§ **Task description**
Exactly reproduce the lines from the top of the entries below through the line containing "localparam logic [7:0] CH_STAR", with both ends included.

------------------------------------------------------------

===== config.mk =====
export PLATFORM = sky130hd
export DESIGN_NAME = nsfc_engine
export DESIGN_NICKNAME = d
export VERILOG_FILES = /design/src/design/nsfc_pkg.sv /design/src/design/nsfc_engine.sv
export SDC_FILE = /design/constraint.sdc
export NUM_CORES = 1
export LEC_CHECK = 0
export BUFFER_PORTS_ARGS = -buffer_cell sky130_fd_sc_hd__buf_4
export CORE_UTILIZATION = 45
export CTS_BUF_LIST = sky130_fd_sc_hd__clkbuf_16
export CTS_CLUSTER_SIZE = 40
export DETAILED_ROUTE_END_ITERATION = 16
export GPL_TIMING_DRIVEN = 0
export PLACE_DENSITY = 0.65
export RECOVER_POWER = 100
export REMOVE_ABC_BUFFERS = 1
export SLEW_MARGIN = 10
export SYNTH_ARGS = -nofsm -noshare
export SYNTH_HDL_FRONTEND = slang
export SYNTH_SLANG_ARGS = --single-unit

===== constraint.sdc =====
create_clock -name aclk -period 9.3 [get_ports aclk]
set_input_delay 1.86 -clock aclk [delete_from_list [all_inputs] [get_ports aclk]]
set_output_delay 1.86 -clock aclk [all_outputs]
set_load 0.01 [all_outputs]

===== src/design/nsfc_pkg.sv =====
// Shared types and constants for the NMEA sentence framer and checker.
// No dependencies; imported by every module of the block.
package nsfc_pkg;

    localparam int MAX_SENTENCE = 128;
    localparam int LEN_W        = $clog2(MAX_SENTENCE);
    localparam int RES_W        = 156;
    localparam int TDATA_W      = 160;

    localparam logic [LEN_W-1:0] OVERRUN_LEN = LEN_W'(MAX_SENTENCE - 1);
    localparam logic [4:0]       FIELD_CAP   = 5'd24;

    localparam logic [7:0] CH_DOLLAR = 8'h24;
    localparam logic [7:0] CH_BANG   = 8'h21;
    localparam logic [7:0] CH_STAR   = 8'h2A;
    localparam logic [7:0] CH_COMMA  = 8'h2C;
    localparam logic [7:0] CH_CR     = 8'h0D;
    localparam logic [7:0] CH_LF     = 8'h0A;
    localparam logic [7:0] CH_NUL    = 8'h00;

    typedef enum logic [2:0] {
        EV_NONE    = 3'd0,
        EV_ACCEPT  = 3'd1,
        EV_BADSUM  = 3'd2,
        EV_UNKNOWN = 3'd3,
        EV_OVERRUN = 3'd4
    } event_t;

    typedef enum logic [2:0] {
        KIND_UNKNOWN = 3'd0,
        KIND_GGA     = 3'd1,
        KIND_RMC     = 3'd2,
        KIND_GSA     = 3'd3,
        KIND_GSV     = 3'd4
    } kind_t;

    // First declared member sits in the top bits
    typedef struct packed {
        logic [31:0] overrun_total;
        logic [31:0] checksum_fail_total;
        logic [31:0] unrecognised_total;
        logic [31:0] accepted_total;
        logic [4:0]  fields_seen;
        logic [7:0]  talker_second;
        logic [7:0]  talker_first;
        kind_t       sentence_kind;
        logic        accepted;
        event_t      event_code;
    } res_t;

endpackage


===== src/design/nsfc_engine.sv =====
// Sentence state, checksum and field tracking, and outcome counters.
// Depends on nsfc_pkg; produces one result per processed byte.
module nsfc_engine
    import nsfc_pkg::*;
(
    input  logic       aclk,
    input  logic       aresetn,
    input  logic       step,
    input  logic [7:0] byte_in,
    output res_t       result
);

    typedef struct packed {
        logic [LEN_W-1:0] len;
        logic [7:0]       xor_acc;
        logic             star;
        logic [1:0]       hex_cnt;
        logic [7:0]       rx_sum;
        logic             bad_hex;
        logic             text_end;
        logic [4:0]       fields;
        logic [39:0]      head;
        logic [2:0]       head_len;
    } sent_t;

    localparam sent_t SENT_CLEAR = '{
        len: '0, xor_acc: 8'h00, star: 1'b0, hex_cnt: 2'd0, rx_sum: 8'h00,
        bad_hex: 1'b0, text_end: 1'b0, fields: 5'd1, head: 40'h0, head_len: 3'd0
    };

    function automatic logic [4:0] hex_value(input logic [7:0] c);
        logic [4:0] v;
        v = 5'd0;
        if (c >= 8'h30 && c <= 8'h39) begin
            v = {1'b1, 4'(c - 8'h30)};
        end else if (c >= 8'h41 && c <= 8'h46) begin
            v = {1'b1, 4'(c - 8'h37)};
        end else if (c >= 8'h61 && c <= 8'h66) begin
            v = {1'b1, 4'(c - 8'h57)};
        end
        return v;
    endfunction

    function automatic kind_t head_kind(input logic [39:0] h, input logic [2:0] hl);
        kind_t k;
        k = KIND_UNKNOWN;
        if (hl == 3'd5) begin
            if (h[23:16] == "G" && h[31:24] == "G" && h[39:32] == "A") begin
                k = KIND_GGA;
            end else if (h[23:16] == "R" && h[31:24] == "M" && h[39:32] == "C") begin
                k = KIND_RMC;
            end else if (h[23:16] == "G" && h[31:24] == "S" && h[39:32] == "A") begin
                k = KIND_GSA;
            end else if (h[23:16] == "G" && h[31:24] == "S" && h[39:32] == "V") begin
                k = KIND_GSV;
            end
        end
        return k;
    endfunction

    function automatic logic [4:0] need_fields(input kind_t k);
        logic [4:0] n;
        case (k)
            KIND_GGA: n = 5'd10;
            KIND_RMC: n = 5'd10;
            KIND_GSA: n = 5'd18;
            KIND_GSV: n = 5'd4;
            default:  n = 5'd0;
        endcase
        return n;
    endfunction

    sent_t       st_reg, st_next;
    logic        in_sent_reg, in_sent_next;
    logic [31:0] good_reg, good_next;
    logic [31:0] unk_reg, unk_next;
    logic [31:0] bad_reg, bad_next;
    logic [31:0] ovr_reg, ovr_next;

    logic [4:0]  hv;
    logic        sum_ok;
    kind_t       kind;

    assign hv     = hex_value(byte_in);
    assign sum_ok = st_reg.star && (st_reg.hex_cnt == 2'd2) && !st_reg.bad_hex &&
                    (st_reg.xor_acc == st_reg.rx_sum);
    assign kind   = head_kind(st_reg.head, st_reg.head_len);

    always_comb begin
        st_next      = st_reg;
        in_sent_next = in_sent_reg;
        good_next    = good_reg;
        unk_next     = unk_reg;
        bad_next     = bad_reg;
        ovr_next     = ovr_reg;
        result       = '0;

        if (byte_in == CH_DOLLAR) begin
            in_sent_next = 1'b1;
            st_next      = SENT_CLEAR;
        end else if (in_sent_reg) begin
            if (byte_in == CH_CR || byte_in == CH_LF) begin
                in_sent_next = 1'b0;
                st_next      = SENT_CLEAR;
                if (st_reg.len != '0) begin
                    if (!sum_ok) begin
                        bad_next          = bad_reg + 32'd1;
                        result.event_code = EV_BADSUM;
                    end else begin
                        result.sentence_kind = kind;
                        result.talker_first  = st_reg.head[7:0];
                        result.talker_second = st_reg.head[15:8];
                        result.fields_seen   = st_reg.fields;
                        if (kind != KIND_UNKNOWN && st_reg.fields >= need_fields(kind)) begin
                            good_next         = good_reg + 32'd1;
                            result.event_code = EV_ACCEPT;
                            result.accepted   = 1'b1;
                        end else begin
                            unk_next          = unk_reg + 32'd1;
                            result.event_code = EV_UNKNOWN;
                        end
                    end
                end
            end else if (st_reg.len >= OVERRUN_LEN) begin
                // drop the sentence: the body would reach the length limit
                ovr_next          = ovr_reg + 32'd1;
                in_sent_next      = 1'b0;
                st_next           = SENT_CLEAR;
                result.event_code = EV_OVERRUN;
            end else begin
                st_next.len = st_reg.len + 1'b1;
                if (!st_reg.text_end) begin
                    if (byte_in == CH_NUL) begin
                        st_next.text_end = 1'b1;
                    end else if (!st_reg.star) begin
                        if (byte_in == CH_STAR) begin
                            st_next.star = 1'b1;
                        end else begin
                            if (!(st_reg.len == '0 && byte_in == CH_BANG)) begin
                                st_next.xor_acc = st_reg.xor_acc ^ byte_in;
                            end
                            if (byte_in == CH_COMMA) begin
                                if (st_reg.fields < FIELD_CAP) begin
                                    st_next.fields = st_reg.fields + 5'd1;
                                end
                            end else if (st_reg.fields == 5'd1 && st_reg.head_len < 3'd6) begin
                                case (st_reg.head_len)
                                    3'd0:    st_next.head[7:0]   = byte_in;
                                    3'd1:    st_next.head[15:8]  = byte_in;
                                    3'd2:    st_next.head[23:16] = byte_in;
                                    3'd3:    st_next.head[31:24] = byte_in;
                                    3'd4:    st_next.head[39:32] = byte_in;
                                    default: st_next.head        = st_reg.head;
                                endcase
                                st_next.head_len = st_reg.head_len + 3'd1;
                            end
                        end
                    end else if (st_reg.hex_cnt < 2'd2) begin
                        if (!hv[4]) begin
                            st_next.bad_hex = 1'b1;
                        end else begin
                            st_next.rx_sum = {st_reg.rx_sum[3:0], hv[3:0]};
                        end
                        st_next.hex_cnt = st_reg.hex_cnt + 2'd1;
                    end
                end
            end
        end

        result.accepted_total      = good_next;
        result.unrecognised_total  = unk_next;
        result.checksum_fail_total = bad_next;
        result.overrun_total       = ovr_next;
    end

    always_ff @(posedge aclk) begin
        if (!aresetn) begin
            st_reg      <= SENT_CLEAR;
            in_sent_reg <= 1'b0;
            good_reg    <= 32'd0;
            unk_reg     <= 32'd0;
            bad_reg     <= 32'd0;
            ovr_reg     <= 32'd0;
        end else if (step) begin
            st_reg      <= st_next;
            in_sent_reg <= in_sent_next;
            good_reg    <= good_next;
            unk_reg     <= unk_next;
            bad_reg     <= bad_next;
            ovr_reg     <= ovr_next;
        end
    end

endmodule


==> flow_metrics.py <==
metrics = {
    "placed_design": {
        "port-buffer-count": 166,
        "hpwlAfterDp_um": 21500,
        "post-place-ws_ns": 1.88,
        "place_inst": 1899,
        "finalWeightedCongestion": 0.817,
    },
    "synthesis": {
        "syn-instance-count": 1479,
        "synthAdderAreaFrac_pct": 2.33,
        "synth-seq-cells": 205,
        "synth_compound_area_share_pct": 10.1,
        "post_synth_xor_area_fraction_pct": 16.8,
        "largest_family_of_logic_cells_by_synthesized_area": "simple AND/OR/NAND/NOR gates",
        "synth-edff-count": 0,
        "post_synthesis_mux_area_share_pct": 1.24,
        "synth_simple_gate_area_share_pct": 31.0,
        "summed_instance_area_of_the_synthesized_netlist_mm2": 0.0118,
        "synth_sequential_area_ratio_pct": 34.7,
        "synth.distinct_cells": 81,
        "main_flop_type_after_synthesis": "sky130_fd_sc_hd__dfxtp_1",
        "post_synth.cell_area_avg_um2": 8.00,
        "asyncSetResetFlopFracSynth_pct": 0,
        "yosys_warnings": 0,
    },
    "clock_tree": {
        "clockRootBuffer": "sky130_fd_sc_hd__clkbuf_16",
        "clock_pin_transition_on_the_worst_setup_and_hold_timing_paths_ns": 0.06,
        "clock_tree_from_tritoncts": "built",
        "ctsHoldBuffers": 0,
        "cts_buffers": 24,
        "postCtsResizedCells": 0,
        "cts.htree.levels": 1,
        "insertion_delay_ns": 0.51,
        "post-cts-setup-buffers": 0,
        "cts_num_sinks": 205,
        "clock_tree.buffer_depth": 3,
    },
    "power_and_ir_drop": {
        "p_total_mw": 1.86,
        "powerDensity_mw_per_mm2": 139,
        "vdd_ir_drop_max_v": 0.000123,
        "p_leak_nw": 4.90,
    },
    "detailed_routing": {
        "firstDrtPassIters": 5,
        "postRouteWirelength_um": 30800,
        "route.antenna.remaining_nets": 0,
        "route.detailed.drc": 0,
        "route.detailed.vias_per_inst": 5.51,
        "drt_first_iter_violations": 684,
        "wire_per_inst_um": 15.8,
        "vias": 10700,
    },
    "setup_path": {
        "worstSetupEndpointType": "output pin",
        "critical_path_peak_fanout": 29,
        "worst-endpoint-required_ns": 7.44,
        "cp-start-kind": "input port",
        "criticalPathCategory": "in2out",
        "critPathArrivalTime_ns": 6.00,
    },
    "sta": {
        "max_freq_mhz": 127,
        "finalSetupViolCount": 0,
        "slew_violations": 96,
        "finClkSkew_ns": 0.0125,
        "finalHoldViolations": 0,
        "finalWorstPathRequiredPeriod_ns": 7.86,
        "worst_slew_pin_slew_ns": 2.76,
        "timing.slew.headroom_pct": -84.1,
        "grt_setup_unrepaired": "false",
        "setup_slack_ns": 1.44,
        "fin_setup_tns_ns": 0,
        "final_min_period_over_clock_period_pct": 84.6,
    },
    "finish": {
        "layout_nets": 1628,
        "largest_reg_flops": 76,
        "syn2layout_area_growth_pct": 13.1,
        "finalNonFillerCells": 1943,
        "insertedDiodeCount": 0,
        "drive_above_1_share_pct": 4.77,
        "post-route-util_pct": 52.5,
    },
    "floorplanning": {
        "dieWidth_um": 164,
        "start_util_pct": 46.4,
        "die_area_mm2": 0.0269,
        "fp.dieH_um": 164,
        "pin_count": 167,
        "core-area_mm2": 0.0255,
        "placement_rows": 58,
    },
    "status": {
        "status": "complete, but fails checks",
        "violations": "max-capacitance violations, max-slew violations",
    },
    "global_route": {
        "track_usage_pct": 22.5,
        "antenna_found_initial": 0,
        "gr-total-overflow": 0,
        "first_global_vias": 9802,
        "grt_start_max_net_pins": 80,
        "grt_pass1_wl_um": 49700,
    },
    "worst_hold_path": {
        "min-delay-path-class": "reg2reg",
    },
    "run": {
        "timing.max_cap.violations": 4,
    },
}
==> cell families after synthesis <==
kind of cell / after synthesis
AND/OR/NAND/NOR: 710
XOR/XNOR: 227
flip-flops: 205
AO/OA/AOI/OAI: 188
buffers and inverters: 113
adder cells (fa/ha/maj): 22
multiplexers: 14
==> stage by stage <==
stage	instance area, um^2	hold WS (ns)
finish	13400	0.459
global route	13400	0.475
CTS	14000	0.457
detailed placement	13300	0.449
global placement	13100	0.445
floorplan	11500	0.426
==> synth_stat cells (21+ instances only) <==
master	count	share of area, %
sky130_fd_sc_hd__nor3_1	23	0.97
sky130_fd_sc_hd__nand4_1	49	2.6
sky130_fd_sc_hd__and3_1	61	3.2
sky130_fd_sc_hd__buf_2	23	0.97
sky130_fd_sc_hd__nor2_1	174	5.5
sky130_fd_sc_hd__a22o_1	21	1.6
sky130_fd_sc_hd__o21ai_0	51	2.2
sky130_fd_sc_hd__xor2_1	132	9.8
sky130_fd_sc_hd__inv_1	28	0.89
sky130_fd_sc_hd__dfxtp_1	205	35
sky130_fd_sc_hd__nand3_1	101	4.3
sky130_fd_sc_hd__xnor2_1	95	7.0
sky130_fd_sc_hd__nand2_1	159	5.0
sky130_fd_sc_hd__a21oi_1	57	2.4
sky130_fd_sc_hd__or3_1	40	2.1
sky130_fd_sc_hd__ha_1	22	2.3
sky130_fd_sc_hd__clkbuf_1	53	1.7
==> critical path, cell delays in order <==
cell and delay [ns]:
sky130_fd_sc_hd__clkbuf_1 0.43, sky130_fd_sc_hd__ha_1 0.31, sky130_fd_sc_hd__mux2_2 0.18, sky130_fd_sc_hd__and3_1 0.22, sky130_fd_sc_hd__and3_1 0.86, sky130_fd_sc_hd__nand2_1 0.45
sky130_fd_sc_hd__inv_1 0.37, sky130_fd_sc_hd__nand2_1 0.46, sky130_fd_sc_hd__nor4_1 0.45, sky130_fd_sc_hd__xor2_1 0.22, sky130_fd_sc_hd__clkbuf_1 0.17
==> routing by layer <==
metal	global-route usage, %	up-vias	share of wire [%]
met4	5.35	0	1.9
met5	0	-	0
li1	-	5355	-
met1	31.1	5088	48
met3	2.42	35	3.9
met2	37.4	219	46
==> placed cells by master, fill, tap and decap left out, drive strengths merged, types with 4 or more instances in the layout <==
cell    instances
and4           10
nor4b           4
buf            14
nand2b          5
a32o            6
nor2          177
ha             22
clkinv         14
o31ai           8
inv            33
or3            40
o21ai          59
nand3         103
mux2i           9
and2           20
or2             7
mux2            5
and3           61
a21oi          58
xnor2          95
nor4           18
a22o           21
dfxtp         205
nand4          51
nor2b           6
xor2          132
o21a            8
or4             9
nand2         160
nor3           26
clkbuf        183
==> final timing paths <==
path / from / to / slack, ns / cells after the start
worst max-delay path: byte_in[0] / result[77] / 1.44 / 11
worst min-delay path: st_reg[32] / st_reg[32] / 0.46 / 2
worst min register to register: st_reg[32] / st_reg[32] / 0.46 / 2
worst max register to register: st_reg[42] / unk_reg[16] / 4.94 / 12
==> area by class of cell <==
class	instances	area [um^2]
flip-flops and latches	205	4100
fillers	2565	12100
well taps	330	413
clock inverters	19	158
inverters	31	121
multi-input cells	1161	7230
clock buffers	25	626
repair buffers	172	726
==> power breakdown <==
group | switching (mW) | total, mW | internal (mW) | leakage [nW]
combinational | 0.0364 | 0.0465 | 0.0100 | 2.85
clock | 0.369 | 0.935 | 0.566 | 0.401
sequential | 0.000176 | 0.879 | 0.878 | 1.65
total | 0.406 | 1.86 | 1.45 | 4.90
No activity file was read; power rests on OpenSTA's default activity.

------------------------------------------------------------

§ **Answer box**
===== config.mk =====
export PLATFORM = sky130hd
export DESIGN_NAME = nsfc_engine
export DESIGN_NICKNAME = d
export VERILOG_FILES = /design/src/design/nsfc_pkg.sv /design/src/design/nsfc_engine.sv
export SDC_FILE = /design/constraint.sdc
export NUM_CORES = 1
export LEC_CHECK = 0
export BUFFER_PORTS_ARGS = -buffer_cell sky130_fd_sc_hd__buf_4
export CORE_UTILIZATION = 45
export CTS_BUF_LIST = sky130_fd_sc_hd__clkbuf_16
export CTS_CLUSTER_SIZE = 40
export DETAILED_ROUTE_END_ITERATION = 16
export GPL_TIMING_DRIVEN = 0
export PLACE_DENSITY = 0.65
export RECOVER_POWER = 100
export REMOVE_ABC_BUFFERS = 1
export SLEW_MARGIN = 10
export SYNTH_ARGS = -nofsm -noshare
export SYNTH_HDL_FRONTEND = slang
export SYNTH_SLANG_ARGS = --single-unit

===== constraint.sdc =====
create_clock -name aclk -period 9.3 [get_ports aclk]
set_input_delay 1.86 -clock aclk [delete_from_list [all_inputs] [get_ports aclk]]
set_output_delay 1.86 -clock aclk [all_outputs]
set_load 0.01 [all_outputs]

===== src/design/nsfc_pkg.sv =====
// Shared types and constants for the NMEA sentence framer and checker.
// No dependencies; imported by every module of the block.
package nsfc_pkg;

    localparam int MAX_SENTENCE = 128;
    localparam int LEN_W        = $clog2(MAX_SENTENCE);
    localparam int RES_W        = 156;
    localparam int TDATA_W      = 160;

    localparam logic [LEN_W-1:0] OVERRUN_LEN = LEN_W'(MAX_SENTENCE - 1);
    localparam logic [4:0]       FIELD_CAP   = 5'd24;

    localparam logic [7:0] CH_DOLLAR = 8'h24;
    localparam logic [7:0] CH_BANG   = 8'h21;
    localparam logic [7:0] CH_STAR   = 8'h2A;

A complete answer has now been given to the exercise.